(Stored items)
======

### src/rtl/gwct_cmd.sv
`timescale 1ns/1ps
// UART command parser: SYNC/CMD/ADDR/[DATA]/CSUM frames drive
// single-cycle register strobes and return an ACK, NAK or read byte.
module gwct_cmd #(
  parameter int unsigned TIMEOUT_CYC = 5_000_000
) (
  input  logic       clk,
  input  logic       rstn,
  input  logic [7:0] rx_data,
  input  logic       rx_valid,
  output logic [7:0] tx_data,
  output logic       tx_valid,
  input  logic       tx_ready,
  output logic [7:0] reg_addr,
  output logic [7:0] reg_wdata,
  output logic       reg_we,
  output logic       reg_re,
  input  logic [7:0] reg_rdata,
  output logic       frame_err
);

  typedef enum logic [2:0] {
    S_IDLE, S_CMD, S_ADDR, S_DATA,
    S_CSUM, S_EXEC, S_RDWAIT, S_RESP
  } state_t;

  localparam logic [7:0]  SYNC   = 8'hA5;
  localparam logic [7:0]  C_WR   = 8'h01;
  localparam logic [7:0]  C_RD   = 8'h02;
  localparam logic [7:0]  ACK    = 8'h06;
  localparam logic [7:0]  NAK    = 8'h15;
  localparam logic [31:0] TO_LIM = TIMEOUT_CYC;

  state_t      state_q, state_d;
  logic [31:0] timer_q, timer_d;
  logic [31:0] timer_inc;
  logic [7:0]  cmd_q, cmd_d;
  logic [7:0]  csum_q, csum_d;
  logic [7:0]  addr_q, addr_d;
  logic [7:0]  wdata_q, wdata_d;
  logic [7:0]  txd_q, txd_d;
  logic        err_q, err_d;
  logic        in_frame;
  logic        known;

  assign timer_inc = timer_q + 32'd1;
  assign known     = (cmd_q == C_WR) || (cmd_q == C_RD);
  assign in_frame  = (state_q == S_CMD) || (state_q == S_ADDR) ||
                     (state_q == S_DATA) || (state_q == S_CSUM);

  always_comb begin
    state_d = state_q;
    timer_d = 32'd0;
    cmd_d   = cmd_q;
    csum_d  = csum_q;
    addr_d  = addr_q;
    wdata_d = wdata_q;
    txd_d   = txd_q;
    err_d   = 1'b0;
    unique case (state_q)
      S_IDLE: begin
        if (rx_valid && rx_data == SYNC) state_d = S_CMD;
      end
      S_CMD: begin
        if (rx_valid) begin
          cmd_d   = rx_data;
          csum_d  = rx_data;
          state_d = S_ADDR;
        end
      end
      S_ADDR: begin
        if (rx_valid) begin
          addr_d  = rx_data;
          csum_d  = csum_q ^ rx_data;
          state_d = (cmd_q == C_WR) ? S_DATA : S_CSUM;
        end
      end
      S_DATA: begin
        if (rx_valid) begin
          wdata_d = rx_data;
          csum_d  = csum_q ^ rx_data;
          state_d = S_CSUM;
        end
      end
      S_CSUM: begin
        if (rx_valid) begin
          if (rx_data == csum_q && known) begin
            state_d = S_EXEC;
          end else begin
            txd_d   = NAK;
            err_d   = 1'b1;
            state_d = S_RESP;
          end
        end
      end
      S_EXEC: begin
        if (cmd_q == C_WR) begin
          txd_d   = ACK;
          state_d = S_RESP;
        end else begin
          state_d = S_RDWAIT;
        end
      end
      S_RDWAIT: begin
        txd_d   = reg_rdata;
        state_d = S_RESP;
      end
      S_RESP: begin
        if (tx_ready) state_d = S_IDLE;
      end
      default: state_d = S_IDLE;
    endcase
    // silence between frame bytes abandons the frame without a response
    if (in_frame && !rx_valid) begin
      timer_d = timer_inc;
      if (timer_inc >= TO_LIM) begin
        timer_d = 32'd0;
        err_d   = 1'b1;
        state_d = S_IDLE;
      end
    end
  end

  always_ff @(posedge clk or negedge rstn) begin
    if (!rstn) begin
      state_q <= S_IDLE;
      timer_q <= 32'd0;
      cmd_q   <= 8'h00;
      csum_q  <= 8'h00;
      addr_q  <= 8'h00;
      wdata_q <= 8'h00;
      txd_q   <= 8'h00;
      err_q   <= 1'b0;
    end else begin
      state_q <= state_d;
      timer_q <= timer_d;
      cmd_q   <= cmd_d;
      csum_q  <= csum_d;
      addr_q  <= addr_d;
      wdata_q <= wdata_d;
      txd_q   <= txd_d;
      err_q   <= err_d;
    end
  end

  assign tx_data   = txd_q;
  assign tx_valid  = (state_q == S_RESP) && tx_ready;
  assign reg_addr  = addr_q;
  assign reg_wdata = wdata_q;
  assign reg_we    = (state_q == S_EXEC) && (cmd_q == C_WR);
  assign reg_re    = (state_q == S_EXEC) && (cmd_q == C_RD);
  assign frame_err = err_q;

endmodule

### config.mk
export PLATFORM = sky130hd
export DESIGN_NAME = gwct_cmd
export DESIGN_NICKNAME = d
export VERILOG_FILES = /design/src/rtl/gwct_cmd.sv
export SDC_FILE = /design/constraint.sdc
export NUM_CORES = 1
export LEC_CHECK = 0
export BUFFER_PORTS_ARGS = -buffer_cell sky130_fd_sc_hd__buf_4
export CELL_PAD_IN_SITES_DETAIL_PLACEMENT = 1
export CELL_PAD_IN_SITES_GLOBAL_PLACEMENT = 2
export CORE_MARGIN = 8
export CORE_UTILIZATION = 39
export CTS_BUF_LIST = sky130_fd_sc_hd__clkbuf_4 sky130_fd_sc_hd__clkbuf_8
export DETAILED_ROUTE_END_ITERATION = 12
export PLACE_DENSITY = 0.94
export SLEW_MARGIN = 20
export SYNTH_ARGS = -nofsm -noshare
export SYNTH_HDL_FRONTEND = slang
export SYNTH_SLANG_ARGS = --single-unit
### constraint.sdc
create_clock -name clk -period 3.1 [get_ports clk]
set_input_delay 0.31 -clock clk [delete_from_list [all_inputs] [get_ports clk]]
set_output_delay 0.31 -clock clk [all_outputs]
set_load 0.005 [all_outputs]
# [Word level (Yosys, flattened, before mapping)]
# Cells that the tools add are included.
[totals] wordCells=73 out_inout_bits=28 in_bits=20 ff_bits=76
[op_classes] order_cmp=1 muxes=26 eq_ne=16 addsub=1 n_reduce_logical=20 n_bitwise=1
[ops] cell="$mux 32" count=2
[ops] cell="$mux 8" count=5
[ops] cell="$add 32x1->32 const B" count=1
[ops] cell="$ge 32x23->1 const B" count=1
[ops] cell="$mux 3" count=9
[ops] cell="$pmux 3 s8" count=1
[ops] cell="$pmux 8 s3" count=1
[ops] cell="$pmux 8 s2" count=1
[ops] cell="$eq 3x3->1 const B" count=4
[ops] cell="$eq 8x1->1 const B" count=1
[ops] cell="$eq 8x2->1 const B" count=1
[ops] cell="$eq 8x8->1" count=1
[ops] cell="$eq 8x8->1 const B" count=1
[ops] cell="$ne 2x2->1 const B" count=4
[ops] cell="$xor 8x8->8" count=1
[ops] cell="$eq 3x2->1 const B" count=2
[ops] cell="$logic_and 1x1->1" count=6
[ops] cell="$mux 1" count=6
[ops] cell="$reduce_and 2->1" count=3
[ops] cell="$logic_or 1x1->1" count=4
[ops] cell="$reduce_and 4->1" count=1
[ops] cell="$eq 3x1->1 const B" count=1
[ops] cell="$logic_not 3->1" count=1
[ops] cell="$reduce_and 3->1" count=1
[ops] cell="other kinds (6)" count=6

# [Longest topological paths before layout]
[depth] word_depth=8 ltp_mapped=11 depth_no_buf=8

# [Worst setup path before layout]
# Ideal clock, no wire load.
[synth_timing] path_kind="flip-flop to flip-flop" startpoint="reg timer_q[0]" endpoint="reg err_q, in the netlist frame_err" setup_ns=0.119 path_slack_ns=0.330 path_buffers=1 arrival_time_ns=2.651 period_less_slack_ns=2.770 required_ns=2.981 stages_incl_launch_ff=10 cell_sequence="dfrtp_1 ha_1 clkbuf_1 nand4_1 or4_1 o21ai_0 nand4_1 a2111o_1 or3b_1 o21ba_1"
[synth_via] elab_chain_len=4
[synth_rtl] element="from (decl)" line_no="35" text="logic [31:0] timer_q, timer_d;"
[synth_rtl] element="from (signal assigned)" line_no="136" text="timer_q <= timer_d;"
[synth_rtl] element="$add 32x1->32" line_no="46" text="assign timer_inc = timer_q + 32'd1;"
[synth_rtl] element="$ge 32x23->1" line_no="116" text="if (timer_inc >= TO_LIM) begin"
[synth_rtl] element="$mux 1" line_no="116"
[synth_rtl] element="$mux 1" line_no="114" text="if (in_frame && !rx_valid) begin"
[synth_rtl] element="named net err_d" line_no="42" text="logic err_q, err_d;"
[synth_rtl] element="to (signal assigned)" line_no="142" text="err_q <= err_d;"
[synth_rtl] element="to (decl)" line_no="42"
# The timed path passes the listed nets, and every way through them passes these cells.
# A chain may end at the register's enable or synchronous reset.

# [Worst setup path in the final report]
[layout_timing] startpoint="reg timer_q[9]" endpoint="reg err_q, in the netlist frame_err"
# The elaborated chain is that of the path after synthesis.

==> results.cfg <==
[final_layout]
layout.nets = 483
n_antenna_cell = 0
nFillCells = 1150
syn2layout_area_growth_pct = 18.4
layout-drive-gt1-share_pct = 23.3
regArea_sq_um = 1900
multiInputGateArea_sq_um = 2080
instances_no_fill = 603

[global_routing]
overflow = 0
grt_pass1_wl_mm = 19.1
grt.total_usage_pct = 16.5
grt_max_degree = 77
grt_pass1_vias = 3674
antenna_found_initial = 0

[detailed_routing]
drt_wl_total_mm = 11.2
drtIter0Drc = 173
drc = 0
drt-pass1-iter-count = 4
num_vias = 3340
postRouteAntennaNets = 0
drt-vias-per-instance = 5.54
wl_per_cell_um = 18.5

[worst_hold_path]
hold_class = in2async

[power_and_ir_drop]
ir_drop_mv = 0.371
p_int_w = 0.00212
totalPowerFinal_w = 0.00321
p_per_area_nw_per_um2 = 665
pwr-share-comb_pct = 28.4
power_leakage_nw = 2.04
clockPowerShare_pct = 25.9
power_switching_w = 0.00109
pwr-share-seq_pct = 45.7
swShare_pct = 33.9

[floorplan]
fp.dieH_um = 118
core_sq_um = 10200
ios = 48
start_util_pct = 39.9
dieArea_sq_um = 14000
std_cell_rows = 37
die_w_um = 118

[logic_synthesis]
synth_cells = 409
async_flop_share_pct = 100
syn-mean-instance-area_sq_um = 9.97
seq_area_frac_synth_pct = 46.6
synth_top_area_cell = dfrtp_1
synth_flop_cell = dfrtp_1
yosysMostFrequentCell = dfrtp_1
synthTopCellsByArea = dfrtp_1, mux2_2, xor2_1, nor4_1, nand2_1
ys_top_cells_by_count = dfrtp_1, nand2_1, nor4_1, xor2_1, mux2_2
synth_cell_type_count = 57
synth-edff-count = 0
syn_area_sq_um = 4080
yosys_warnings = 0
ys_seq_elements = 76
synth_top_area_share_pct = 46.6

[critical_path]
endpoint = frame_err
worstSetupPathType = reg2reg
reg2reg_slack_ns = 0.27
worst_ep_arrival_time_ns = 3.08
crit_path_end_kind = flop
worstSetupStartpointType = flop
cp_data_required_time_ns = 3.35
timing.rr.start = timer_q[9]
cp_max_fo = 9
reg2reg_depth = 7
startpoint = timer_q[9]
r2r-end = frame_err

[timing]
tightest_slew_ns = 0.984
max_clock_freq_ghz = 0.353
period_share_pct = 91.4
tns_ns = 0
rsz0062_at_grt = no
final_hold_viol_count = 0
fin_skew_ns = 0.0107
slew_headroom_pct = 34.2
period_needed_ns = 2.83
setup_viol = 0
report.final.slew_viol_count = 0

[clock_tree]
cts_tree = done
numClockSinks = 76
clockBufferDepth = 2
ctsHoldBuffers = 0
clkLatencyLatePin_ns = 0.36
htree_levels = 3
cts_buffers = 9
cts.root.buffer_cell = clkbuf_8
clk_pin_slew_ns = 0.08

[place]
hpwl_mm = 7.95
io_buffer_count = 47
gp_congestion = 0.781
dp_cells = 586

[run_status]
status = complete, no violations

[job]
cap_viol_max_count = 0
==> worst max-delay path, stage by stage, from the launching register on <==
cell and delay, ns:
dfrtp_2 0.46, nand3_1 0.19, or4_4 0.61, nor3_1 0.28
nand4_1 0.18, a2111o_1 0.45, or3b_1 0.38, o21ba_1 0.18
==> repair_timing <==
| item | CTS | global route |
|---|---|---|
| endpoints found under the setup margin | 0 | 25 |
| gates resized for setup | 0 | 4 |
| buffers inserted | 0 | 1 |
==> worst min-delay path by stage <==
stage	startpoint	endpoint	slack, ns	depth (start not counted)
finish	rstn	timer_q[0]	0.09	1
floorplan	rstn	cmd_q[0]	0.01	0
detailed placement	tx_data[6]	tx_data[6]	0.49	1
global route	rstn	timer_q[6]	0.18	1
CTS	rstn	timer_q[22]	0.14	1
global placement	tx_data[7]	tx_data[7]	0.49	1
==> metal layers <==
layer  GRT usage (%)  share of wire (%)  up-vias
met5               0                  0        -
li1                -                  -     1581
met3            2.76                3.0        9
met1            21.1                 46     1709
met2            27.7                 49       41
met4            5.84                1.2        0
==> cell families (layout without fill, tap and decap cells) <==
family / after synthesis / in the layout / synth area share [%]
flip-flops: 76 / 76 / 46.6
multiplexers: 28 / 28 / 7.67
adder cells (fa/ha/maj): 1 / 1 / 0.307
XOR/XNOR: 42 / 42 / 9.02
other: 1 / 9 / 0.0919
AND/OR/NAND/NOR: 181 / 181 / 24.6
buffers and inverters: 32 / 82 / 3.40
AO/OA/AOI/OAI: 48 / 48 / 8.28
==> through the flow <==
| stage | utilization (%) | hold slack, ns | setup slack, ns | instance area, sq um |
|---|---|---|---|---|
| after CTS | 47.0 | 0.140 | 0.0465 | 4810 |
| after detailed placement | 44.9 | 0.485 | 0.0847 | 4590 |
| after floorplan | - | 0.0144 | 0.330 | 4110 |
| after global placement | 44.9 | 0.486 | 0.285 | 4590 |
| after global routing | 47.2 | 0.177 | 0.0727 | 4830 |
| final | 47.2 | 0.0925 | 0.268 | 4830 |
==> flip-flops by register name, indices dropped and copies added, names as in the netlist <==
register and flops:
frame_err 1, reg_wdata 8, tx_data 8, state_q 3, reg_addr 8, timer_q 32
csum_q 8, cmd_q 8
==> power groups by stage <==
| stage | Sequential [W] | Combinational, W | Clock, W |
|---|---|---|---|
| 6_report | 0.00147 | 0.000912 | 0.000831 |
| 5_1_grt | 0.00151 | 0.00102 | 0.000888 |
| 4_1_cts | 0.00147 | 0.000932 | 0.000844 |
| 3_5_place_dp | 0.00148 | 0.000918 | 0 |
| 3_3_place_gp | 0.00146 | 0.000881 | 0 |
| 2_1_floorplan | 0.00141 | 0.000555 | 0 |
==> area by class of cell <==
type,count,share of cell area [%]
inverter,9,0.699
multi-input combinational,309,43.0
sequential,76,39.4
tap,136,3.52
clock inverter,7,1.92
clock buffer,9,2.56
timing repair buffer,57,8.86
==> placed cells by master, fill, tap and decap left out, drive strengths merged, types with 2 or more instances in the layout <==
master  instances
nand2          41
xor2           31
a31oi           4
and4            4
clkbuf          9
nand4b          2
or2             2
or3b            2
a21oi           8
mux2           26
dfrtp          76
inv            13
a21o            2
conb            9
o31ai           2
clkinv          2
nand3b          4
nand2b          3
buf            57
nand3          19
nand4          10
xnor2          11
o21ai          11
nor3b           2
or3             4
nor3           11
nor2           25
and2            4
a22o            4
o22ai           2
and3           10
nor4           32
mux2i           2
a41oi           2
or4             3
(Power assumes the default switching activity.)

======

▸ Description of the task
Only the lines above starting at the one containing "[final_layout]" and ending at the one containing "worstSetupStartpointType = flop", both included, are to be returned, exactly as they read.

▸ Exercise response
[final_layout]
layout.nets = 483
n_antenna_cell = 0
nFillCells = 1150
syn2layout_area_growth_pct = 18.4
layout-drive-gt1-share_pct = 23.3
regArea_sq_um = 1900
multiInputGateArea_sq_um = 2080
instances_no_fill = 603

[global_routing]
overflow = 0
grt_pass1_wl_mm = 19.1
grt.total_usage_pct = 16.5
grt_max_degree = 77
grt_pass1_vias = 3674
antenna_found_initial = 0

[detailed_routing]
drt_wl_total_mm = 11.2
drtIter0Drc = 173
drc = 0
drt-pass1-iter-count = 4
num_vias = 3340
postRouteAntennaNets = 0
drt-vias-per-instance = 5.54
wl_per_cell_um = 18.5

[worst_hold_path]
hold_class = in2async

[power_and_ir_drop]
ir_drop_mv = 0.371
p_int_w = 0.00212
totalPowerFinal_w = 0.00321
p_per_area_nw_per_um2 = 665
pwr-share-comb_pct = 28.4
power_leakage_nw = 2.04
clockPowerShare_pct = 25.9
power_switching_w = 0.00109
pwr-share-seq_pct = 45.7
swShare_pct = 33.9

[floorplan]
fp.dieH_um = 118
core_sq_um = 10200
ios = 48
start_util_pct = 39.9
dieArea_sq_um = 14000
std_cell_rows = 37
die_w_um = 118

[logic_synthesis]
synth_cells = 409
async_flop_share_pct = 100
syn-mean-instance-area_sq_um = 9.97
seq_area_frac_synth_pct = 46.6
synth_top_area_cell = dfrtp_1
synth_flop_cell = dfrtp_1
yosysMostFrequentCell = dfrtp_1
synthTopCellsByArea = dfrtp_1, mux2_2, xor2_1, nor4_1, nand2_1
ys_top_cells_by_count = dfrtp_1, nand2_1, nor4_1, xor2_1, mux2_2
synth_cell_type_count = 57
synth-edff-count = 0
syn_area_sq_um = 4080
yosys_warnings = 0
ys_seq_elements = 76
synth_top_area_share_pct = 46.6

[critical_path]
endpoint = frame_err
worstSetupPathType = reg2reg
reg2reg_slack_ns = 0.27
worst_ep_arrival_time_ns = 3.08
crit_path_end_kind = flop
worstSetupStartpointType = flop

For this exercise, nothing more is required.